Aurino Leite
25/11/2015
12:00
Rio de Janeiro (RJ)

Guerrero é um super craque? Não. É bom jogador? Sim. Chegou ao Flamengo como salvador da pátria, o homem-gol, status de herói do título mundial do Corinthians, mas saiu do Parque São Jorge porque estava muito caro mantê-lo. Mas aí o Rubro-Negro teve a ideia “genial” de trazer o jogador. No início, uma grande aposta, pois realmente o cara sabe fazer gols, decide partidas. Ou seria: sabia fazer gols e decidia partidas? É, está mesmo para o passado.

A diretoria, através do tal Centro de Inteligência em Mercado – o mesmo que contratou Pará, Marcelo Cirino, Ederson, César Martins, Armero, Almir, Ayrton... –, não pensou duas vezes e abriu o cofre. Em seis meses de contrato já gastou com o atacante R$ 8,4 milhões, sendo R$ 4,8 milhões de luvas e R$ 3,6 milhões de salário (R$ 600 mil por mês).

Agora, analisem comigo. Acertou (e foi inteligente) a diretoria, através do Centro de Inteligência (hã?), que, segundo o presidente Bandeira de Mello, é brilhantemente administrado pelo diretor de futebol Rodrigo Caetano? Nem um pouco. Mas insisto: Guerrero é ruim? Não. Errou feio porque não foi montado um time adequado.
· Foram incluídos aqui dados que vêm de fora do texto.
$ cat src/sv/q15a_pkg.sv
// ----------------------------------------------------------------------------
// q15a_pkg
// Shared widths, side-band flags and CORDIC angle constants for the Q15
// four-quadrant arctangent pipeline.
// ----------------------------------------------------------------------------
package q15a_pkg;

  // Coordinate and magnitude widths.
  localparam int COORD_W = 16;
  localparam int MAG_W   = 16;
  localparam int R_W     = 15;

  // CORDIC datapath: x and y carry 33 guard bits below the Q15 ratio.
  localparam int CRD_ITERS = 48;
  localparam int XY_SHIFT  = 33;
  localparam int XY_W      = 51;

  // Angle accumulator: 1.0 stands for pi, with ANG_FRAC fraction bits.
  localparam int ANG_FRAC  = 50;
  localparam int ANG_W     = 52;
  localparam int ALPHA_W   = 13;
  localparam int ALPHA_LSB = ANG_FRAC - R_W;

  // Scale from radians to accumulator units.
  localparam real PI_REAL   = $acos(-1.0);
  localparam real ANG_SCALE = (2.0 ** ANG_FRAC) / PI_REAL;

  // Output angle codes.
  localparam logic [R_W-1:0]            HALF_PI_Q15 = 15'd16384;
  localparam logic signed [COORD_W-1:0] PI_Q15      = 16'sd32767;
  localparam logic [R_W-1:0]            RATIO_EQUAL = 15'd32767;

  // Flags that travel with a point through the pipeline.
  typedef struct packed {
    logic x_neg;
    logic y_neg;
    logic swap;
    logic zero;
    logic equal;
  } side_t;

  // atan(2^-i) / pi, scaled by 2^ANG_FRAC and rounded.
  function automatic logic signed [ANG_W-1:0] crd_angle(input int i);
    real v;
    v = $atan(2.0 ** (-i)) * ANG_SCALE;
    return ANG_W'(longint'(v));
  endfunction

endpackage

$ cat src/sv/q15a_div.sv
// ----------------------------------------------------------------------------
// q15a_div
// Pipelined restoring divider: one quotient bit per stage gives the Q15
// ratio min * 2^15 / max, truncated toward zero.
// ----------------------------------------------------------------------------
module q15a_div (
  input  logic                               clk,
  input  logic                               rst_n,
  input  logic                               en,
  input  logic                               in_vld,
  input  logic [q15a_pkg::MAG_W-1:0]         min_mag,
  input  logic [q15a_pkg::MAG_W-1:0]         max_mag,
  input  q15a_pkg::side_t                    in_side,
  output logic                               vld,
  output logic [q15a_pkg::R_W-1:0]           ratio,
  output q15a_pkg::side_t                    side
);

  localparam int N = q15a_pkg::R_W;

  logic                           v_r    [N];
  logic [q15a_pkg::MAG_W-1:0]     rem_r  [N];
  logic [q15a_pkg::MAG_W-1:0]     den_r  [N];
  logic [q15a_pkg::R_W-1:0]       q_r    [N];
  q15a_pkg::side_t                side_r [N];

  for (genvar k = 0; k < N; k++) begin : g_stage
    logic                         v_in;
    logic [q15a_pkg::MAG_W-1:0]   rem_in, den_in;
    logic [q15a_pkg::R_W-1:0]     q_in;
    q15a_pkg::side_t              side_in;
    logic [q15a_pkg::MAG_W:0]     rem2;
    logic                         ge;
    logic [q15a_pkg::MAG_W-1:0]   rem_nxt;

    if (k == 0) begin : g_first
      assign v_in    = in_vld;
      assign rem_in  = min_mag;
      assign den_in  = max_mag;
      assign q_in    = '0;
      assign side_in = in_side;
    end else begin : g_next
      assign v_in    = v_r[k-1];
      assign rem_in  = rem_r[k-1];
      assign den_in  = den_r[k-1];
      assign q_in    = q_r[k-1];
      assign side_in = side_r[k-1];
    end

    // Shift, compare and conditionally subtract.
    always_comb begin
      rem2    = {rem_in, 1'b0};
      ge      = (rem2 >= {1'b0, den_in});
      rem_nxt = ge ? q15a_pkg::MAG_W'(rem2 - {1'b0, den_in}) : q15a_pkg::MAG_W'(rem2);
    end

    always_ff @(posedge clk) begin
      if (!rst_n) begin
        v_r[k] <= 1'b0;
      end else if (en) begin
        v_r[k] <= v_in;
      end
    end

    always_ff @(posedge clk) begin
      if (en) begin
        rem_r[k]  <= rem_nxt;
        den_r[k]  <= den_in;
        q_r[k]    <= {q_in[q15a_pkg::R_W-2:0], ge};
        side_r[k] <= side_in;
      end
    end
  end

  // Equal magnitudes use the fixed ratio just below one.
  assign vld   = v_r[N-1];
  assign ratio = side_r[N-1].equal ? q15a_pkg::RATIO_EQUAL : q_r[N-1];
  assign side  = side_r[N-1];

endmodule

$ cat config.mk
export PLATFORM = sky130hd
export DESIGN_NAME = q15a_div
export DESIGN_NICKNAME = d
export VERILOG_FILES = /design/src/sv/q15a_pkg.sv /design/src/sv/q15a_div.sv
export SDC_FILE = /design/constraint.sdc
export NUM_CORES = 1
export LEC_CHECK = 0
export ABC_CLOCK_PERIOD_IN_PS = 6400
export BUFFER_PORTS_ARGS = -buffer_cell sky130_fd_sc_hd__buf_2
export CAP_MARGIN = 20
export CORE_MARGIN = 2
export CORE_UTILIZATION = 55
export DETAILED_ROUTE_END_ITERATION = 16
export PLACE_DENSITY = 0.71
export SYNTH_ARGS = -nofsm -noshare
export SYNTH_HDL_FRONTEND = slang
export SYNTH_SLANG_ARGS = --single-unit
$ cat constraint.sdc
create_clock -name clk -period 6.4 [get_ports clk]
set_input_delay 0.64 -clock clk [delete_from_list [all_inputs] [get_ports clk]]
set_output_delay 0.64 -clock clk [all_outputs]
set_load 0.01 [all_outputs]
==> impl_metrics.json, run 1 <==
{
  "drt-met1-wl_mm": 25.2,
  "grt_pass1_wl_mm": 101,
  "fmax_mhz": 272,
  "cts_tree": "built",
  "antenna_found_initial": 0,
  "grt_pass1_vias": 20642,
  "worstMarginPinSlew_ns": 0.925,
  "final_cell_mix": "657 x edfxtp_1, 307 x inv_1, 239 x ha_1, 179 x nand2_1, 164 x o21ai_0",
  "comb_power_share": 0.391,
  "crit_arrival_ns": 4.02,
  "critPathMaxFanout": 17,
  "final_common_cell": "edfxtp_1",
  "criticalPathCategory": "reg -> reg",
  "period_minus_slack_ns": 3.67,
  "numClockSinks": 658,
  "synth_area_leaders": "edfxtp_1 59%, ha_1 9.0%, inv_1 3.5%",
  "firstDrtPassIters": 5,
  "htreeDepth": 3,
  "synth_nets": 2950,
  "worstPathRequired_ns": 6.74,
  "hpwl_mm": 43.7,
  "fin_util": 0.611,
  "ys_seq_elements": 658,
  "synth_flop_cell": "edfxtp_1",
  "hold_slack_ns": 0.222,
  "grt.total_usage": 0.198,
  "clkPwrFrac": 0.222,
  "route.detailed.drc": 0,
  "cp-end-kind": "flop",
  "drive_gt1_frac": 0.107,
  "yosys.area.top_type": "edfxtp_1",
  "dr_wl_met2_mm": 30.9,
  "syn-instance-count": 2656,
  "row_count": 90,
  "fillers": 4536,
  "clock_latency_ns": 0.61,
  "cts-resized-gates": 0,
  "nets": 3058,
  "ys_seq_area_frac": 0.594,
  "drv_slew": 0,
  "initial_core_util": 0.553,
  "netlist.area_leader.share": 0.594,
  "syn-cell-area_sq_um": 33200,
  "viasPerCell": 5.63,
  "grt_max_degree": 119,
  "max-clock-path-buffers": 3,
  "wire_per_inst_um": 17.0,
  "area_delta_synth_final_pct": 10.4,
  "cap_violations": 0,
  "routed_wl_mm": 61.2,
  "switching_power_mw": 5.86,
  "hold_viol_final": 0,
  "hold_class": "in -> reg",
  "cts_made_buffers": 70,
  "floorplan.die.width_um": 250,
  "postCtsHoldBufs": 0,
  "dieArea_sq_um": 62400,
  "finalSetupViolCount": 0,
  "status": "completed",
  "postSynthAreaPerCell_sq_um": 12.5,
  "leakagePower_nw": 14.6,
  "maxSlewHeadroom": 0.383,
  "p_int_mw": 11.5,
  "power_density_nw_per_um2": 473,
  "clockRootBuffer": "clkbuf_16",
  "cp-start-kind": "flop",
  "finClkSkew_ns": 0.0271,
  "ant_nets": 0,
  "ys_async_sr_fraction": 0,
  "synth_cell_types": 69,
  "dp_slack_ns": 2.66,
  "vias": 20263,
  "switching_share": 0.338,
  "die_h_um": 250,
  "seqPwrFrac": 0.387,
  "overflow": 0,
  "clk_pin_slew_ns": 0.06,
  "core_area_sq_um": 60000,
  "io_buffers": 61,
  "place.gp.congestion": 0.892,
  "topRoutingLayerUsed": "met4",
  "wl_met3_mm": 2.66,
  "synth_warnings": 0,
  "fin_crit_sh": 0.574,
  "pin_count": 62,
  "drt-initial-drc-count": 1548,
  "ir_worst_vdd_mv": 0.221,
  "rsz0062_at_grt": "false",
  "synth_edf_count": 657,
  "fin_ws_ns": 2.73,
  "finalSetupTns_ns": 0,
  "num_antenna_cells": 0,
  "postCtsSetupRepairBufs": 0
}
-- per-stage QoR --
| step | instances | power, mW | cell area, sq um |
|---|---|---|---|
| after floorplan | 2656 | 11.9 | 33200 |
| after global placement | 3474 | 13.1 | 34500 |
| after detailed placement | 3474 | 13.4 | 34500 |
| after CTS | 3600 | 17.4 | 36700 |
| after global routing | 3600 | 18.5 | 36700 |
| final | 3600 | 17.3 | 36700 |
-- synthesized netlist by cell type, drive strengths merged, types with 5 or more instances --
| master | number |
|---|---|
| a2111oi | 10 |
| a211oi | 20 |
| a21o | 33 |
| a21oi | 156 |
| a31oi | 13 |
| and2 | 15 |
| and3 | 15 |
| buf | 10 |
| clkbuf | 27 |
| edfxtp | 657 |
| fa | 14 |
| ha | 239 |
| inv | 307 |
| mux2 | 101 |
| mux2i | 9 |
| nand2 | 179 |
| nand2b | 23 |
| nand3 | 27 |
| nand4 | 39 |
| nor2 | 135 |
| nor2b | 38 |
| nor3 | 55 |
| nor4 | 5 |
| o211ai | 21 |
| o21a | 44 |
| o21ai | 168 |
| o21bai | 7 |
| o311ai | 6 |
| o31a | 15 |
| o31ai | 14 |
| o41ai | 13 |
| or2 | 24 |
| or3 | 18 |
| xnor2 | 108 |
| xor2 | 48 |
-- sequential cells by signal (all words and copies together), names as in the netlist --
register / cells
den_r: 224
rem_r: 224
q_r: 120
side_r: 75
v_r: 15
-- path summary, 6_finish.rpt --
path	startpoint	end	slack (ns)	cells past startpoint
hold reg to reg	q_r[1][33]$_DFFE_PP_	q_r[1][49]$_DFFE_PP_	0.41	0
setup / recovery	rem_r[1][21]$_DFFE_PP_	rem_r[1][35]$_DFFE_PP_	2.73	10
hold / removal	max_mag[15]	den_r[0][15]$_DFFE_PP_	0.22	1
setup reg to reg	rem_r[1][21]$_DFFE_PP_	rem_r[1][35]$_DFFE_PP_	2.73	10
-- cell type report --
cell class | count | area, sq um | area share
Timing Repair Buffer | 73 | 443 | 0.0121
Clock inverter | 41 | 390 | 0.0106
Sequential cell | 658 | 19700 | 0.539
Inverter | 307 | 1150 | 0.0314
Clock buffer | 85 | 1810 | 0.0493
Tap cell | 782 | 978 | 0.0267
Multi-Input combinational cell | 1654 | 12100 | 0.331
-- kinds of logic after synthesis --
| group | after synthesis | share of synthesized area |
|---|---|---|
| XOR/XNOR | 156 | 0.0411 |
| AND/OR/NAND/NOR | 582 | 0.0836 |
| AO/OA/AOI/OAI | 553 | 0.104 |
| buffers and inverters | 344 | 0.0401 |
| adder cells (fa/ha/maj) | 253 | 0.0985 |
| multiplexers | 110 | 0.0377 |
| flip-flops | 658 | 0.594 |
-- power groups by stage --
stage	Combinational (mW)	Sequential, mW	Clock [mW]
floorplan	5.37	6.56	0
global placement	6.37	6.74	0
detailed placement	6.68	6.77	0
CTS	6.75	6.70	3.95
global route	7.57	6.79	4.12
finish	6.78	6.70	3.85
-- worst max-delay path, stage by stage (launching register included) --
cell      delay [ns]
edfxtp_1        0.39
ha_1            0.38
a21oi_1         0.27
o21ai_1         0.13
or3_1           0.31
a21oi_1         0.17
nor2_1          0.11
nor4_1          0.26
o21ai_1         0.16
a211oi_4        0.80
mux2_2          0.41
-- per-layer routing --
metal | vias to the layer above | GRT usage
met5 | - | 0
met4 | 0 | 0.0904
met3 | 162 | 0.0265
met2 | 480 | 0.348
met1 | 9670 | 0.244
li1 | 9951 | -
Note: power is estimated with default switching activity, not from simulation.
==> inputs of run 2 (changes only) <==
- ABC_AREA: default -> 1
- ABC_CLOCK_PERIOD_IN_PS: 6400 -> 3200
- PLACE_DENSITY: 0.71 -> 0.74
- clock period: 6.4 -> 3.2 ns (I/O delays scaled with it)
==> impl_metrics.json, run 2 <==
{
  "status": "completed",
  "drt-initial-drc-count": 2472,
  "clock_latency_ns": 0.61,
  "drv_slew": 0,
  "num_antenna_cells": 0,
  "die_h_um": 269,
  "netlist.area_leader.share": 0.510,
  "critPathMaxFanout": 17,
  "overflow": 0,
  "dieArea_sq_um": 72400,
  "final_common_cell": "nand2_1",
  "place.gp.congestion": 0.959,
  "grt_pass1_vias": 26475,
  "crit_arrival_ns": 2.83,
  "grt.total_usage": 0.249,
  "hpwl_mm": 67.1,
  "nets": 4835,
  "cp-start-kind": "flop",
  "numClockSinks": 658,
  "initial_core_util": 0.554,
  "cpPeakStageDelay_ns": 0.47,
  "yosysMostFrequentCell": "nand2_1",
  "ys_async_sr_fraction": 0,
  "finalSetupViolCount": 0,
  "crit_end": "rem_r[0][27]$_DFFE_PP_",
  "core_area_sq_um": 69800,
  "period_minus_slack_ns": 2.48,
  "reg2regPathDepth": 12,
  "crit_top_cell": "nand2_1",
  "postSynthAreaPerCell_sq_um": 8.76,
  "routed_wl_mm": 88.9,
  "ir_worst_vdd_mv": 0.412,
  "ys_seq_elements": 658,
  "route.detailed.drc": 0,
  "synth_cell_types": 37,
  "cp_slowest_cell": "edfxtp_1",
  "clockRootBuffer": "clkbuf_16",
  "yosys.area.top_type": "edfxtp_1",
  "worstMarginPinSlew_ns": 0.632,
  "finalSetupTns_ns": 0,
  "area_delta_synth_final_pct": 10.2,
  "syn-cell-area_sq_um": 38600,
  "fmax_mhz": 403,
  "io_buffers": 61,
  "ant_nets": 0,
  "dp_cells": 5380,
  "viasPerCell": 5.11,
  "cts-resized-gates": 0,
  "cp-end-kind": "flop",
  "criticalPathCategory": "reg -> reg",
  "synth_edf_count": 657,
  "htreeDepth": 3,
  "drive_gt1_frac": 0.0760,
  "rsz0062_at_grt": "false",
  "postCtsSetupRepairBufs": 0,
  "vias": 28272,
  "wire_per_inst_um": 16.1,
  "antenna_found_initial": 0,
  "pin_count": 62,
  "worstPathRequired_ns": 3.55,
  "hold_slack_ns": 0.0420,
  "hold_class": "in -> reg",
  "synth_area_leaders": "edfxtp_1 51%, nand2_1 15%, inv_1 7.8%",
  "p_total_mw": 37.4,
  "grt_pass1_wl_mm": 140,
  "rrSetupSlack_ns": 0.72,
  "fin_crit_sh": 0.776,
  "cap_violations": 0,
  "final_cell_mix": "1,563 x nand2_1, 799 x inv_1, 657 x edfxtp_1, 296 x nand3_1, 239 x ha_1",
  "synth_warnings": 0,
  "leakagePower_nw": 20.6,
  "synth_commonest_cells": "1,563 x nand2_1, 799 x inv_1, 657 x edfxtp_1",
  "syn-instance-count": 4414,
  "cp-startpoint": "den_r[0][11]$_DFFE_PP_",
  "finClkSkew_ns": 0.0270,
  "row_count": 97,
  "maxSlewHeadroom": 0.578,
  "power_density_nw_per_um2": 878,
  "firstDrtPassIters": 6,
  "clk_pin_slew_ns": 0.06,
  "synth_nets": 4708,
  "finalNonFillerCells": 5532,
  "reg2reg_from": "den_r[0][11]$_DFFE_PP_",
  "cts_made_buffers": 72,
  "worstReg2RegEnd": "rem_r[0][27]$_DFFE_PP_",
  "crit_chain": "inv_1, ha_1, nand2_1, inv_1, nand2_1, nand2_1, nand2_1, nand2_1, nor2_4, nand2_4, nand3_1, nand2_1",
  "hold_viol_final": 0,
  "max-clock-path-buffers": 3,
  "ys_seq_area_frac": 0.511,
  "floorplan.die.width_um": 269,
  "cts_tree": "built",
  "synth_flop_cell": "edfxtp_1",
  "grt_max_degree": 116,
  "top_regs": "den_r x224, rem_r x224, q_r x120"
}
run 2: logic make-up (layout without fill, tap and decap cells):
family,Yosys count,after routing,synth area share
simple gates,2378,2378,0.271
buf+inv,860,1038,0.0890
flops,658,658,0.511
fa+ha+maj,253,253,0.0846
compound gates,167,167,0.0220
xor+xnor,98,98,0.0222
run 2: repair_timing:
| action | in CTS | in global routing |
|---|---|---|
| hold buffers | 27 | 0 |
| endpoints found under the setup margin | 0 | 0 |
| endpoints found under the hold margin | 27 | 0 |
run 2: critical path, delay by kind of cell, from the launching register on:
family                     cells  cell delay (ns)
and+or+nand+nor                9             1.25
buffers and inverters          2             0.15
DFF                            1             0.47
adders and majority gates      1             0.36
run 2: how the worst min path moves through the flow:
stage,startpoint,end,depth (start not counted)
floorplan,q_r[0][90]$_DFFE_PP_,q_r[0][106]$_DFFE_PP_,0
global route,min_mag[14],rem_r[0][15]$_DFFE_PP_,3
CTS,min_mag[14],rem_r[0][15]$_DFFE_PP_,3
detailed placement,q_r[1][86]$_DFFE_PP_,q_r[1][102]$_DFFE_PP_,0
global placement,side_r[0][24]$_DFFE_PP_,side_r[0][29]$_DFFE_PP_,0
finish,min_mag[14],rem_r[0][15]$_DFFE_PP_,3
run 2: where the power goes:
part / internal [mW] / switching, mW
registers: 12.1 / 1.20
logic: 5.43 / 10.2
clock network: 5.03 / 3.38
run 2: cell type report:
cell class                 count  area [sq um]
fill                        5942         27200
sequential                   658         19700
multi-input combinational   2896         15500
inverter                     812          3060
clock buffer                  85          1920
tap                          940          1180
timing repair buffer         101           771
clock inverter                40           467
run 2: per-stage QoR:
step / utilization / setup WS, ns / cell area, sq um
2_1_floorplan: - / 1.36 / 38600
3_3_place_gp: 0.572 / 0.719 / 39900
3_5_place_dp: 0.572 / 0.726 / 39900
4_1_cts: 0.611 / 0.701 / 42600
5_1_grt: 0.611 / 0.521 / 42600
6_report: 0.611 / 0.718 / 42600
run 2: routing by layer:
metal	track usage	share of wire
met1	0.342	0.45
met2	0.406	0.46
met5	0	0
met4	0.0893	0.032
met3	0.0315	0.055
Além de bons laterais, zagueiros e volantes, não veio ninguém que pudesse municiar com competência não só Guerrero como também Emerson Sheik – e outros atacantes. Está claro que o Flamengo precisa de um time de verdade se quiser fazer bonito em 2016 e não apenas figuração como aconteceu em 2015.

Voltando ao Guerrero para terminar: cada gol seu (marcou só quatro até agora) custou R$ 2,1 milhões. Pouca grana, né!? (#soquenao). O clube deve estar nadando em rios de dinheiro... Então, montem uma equipe que honre as tradições rubro-negras! #ficaadica e #seligaflamengo.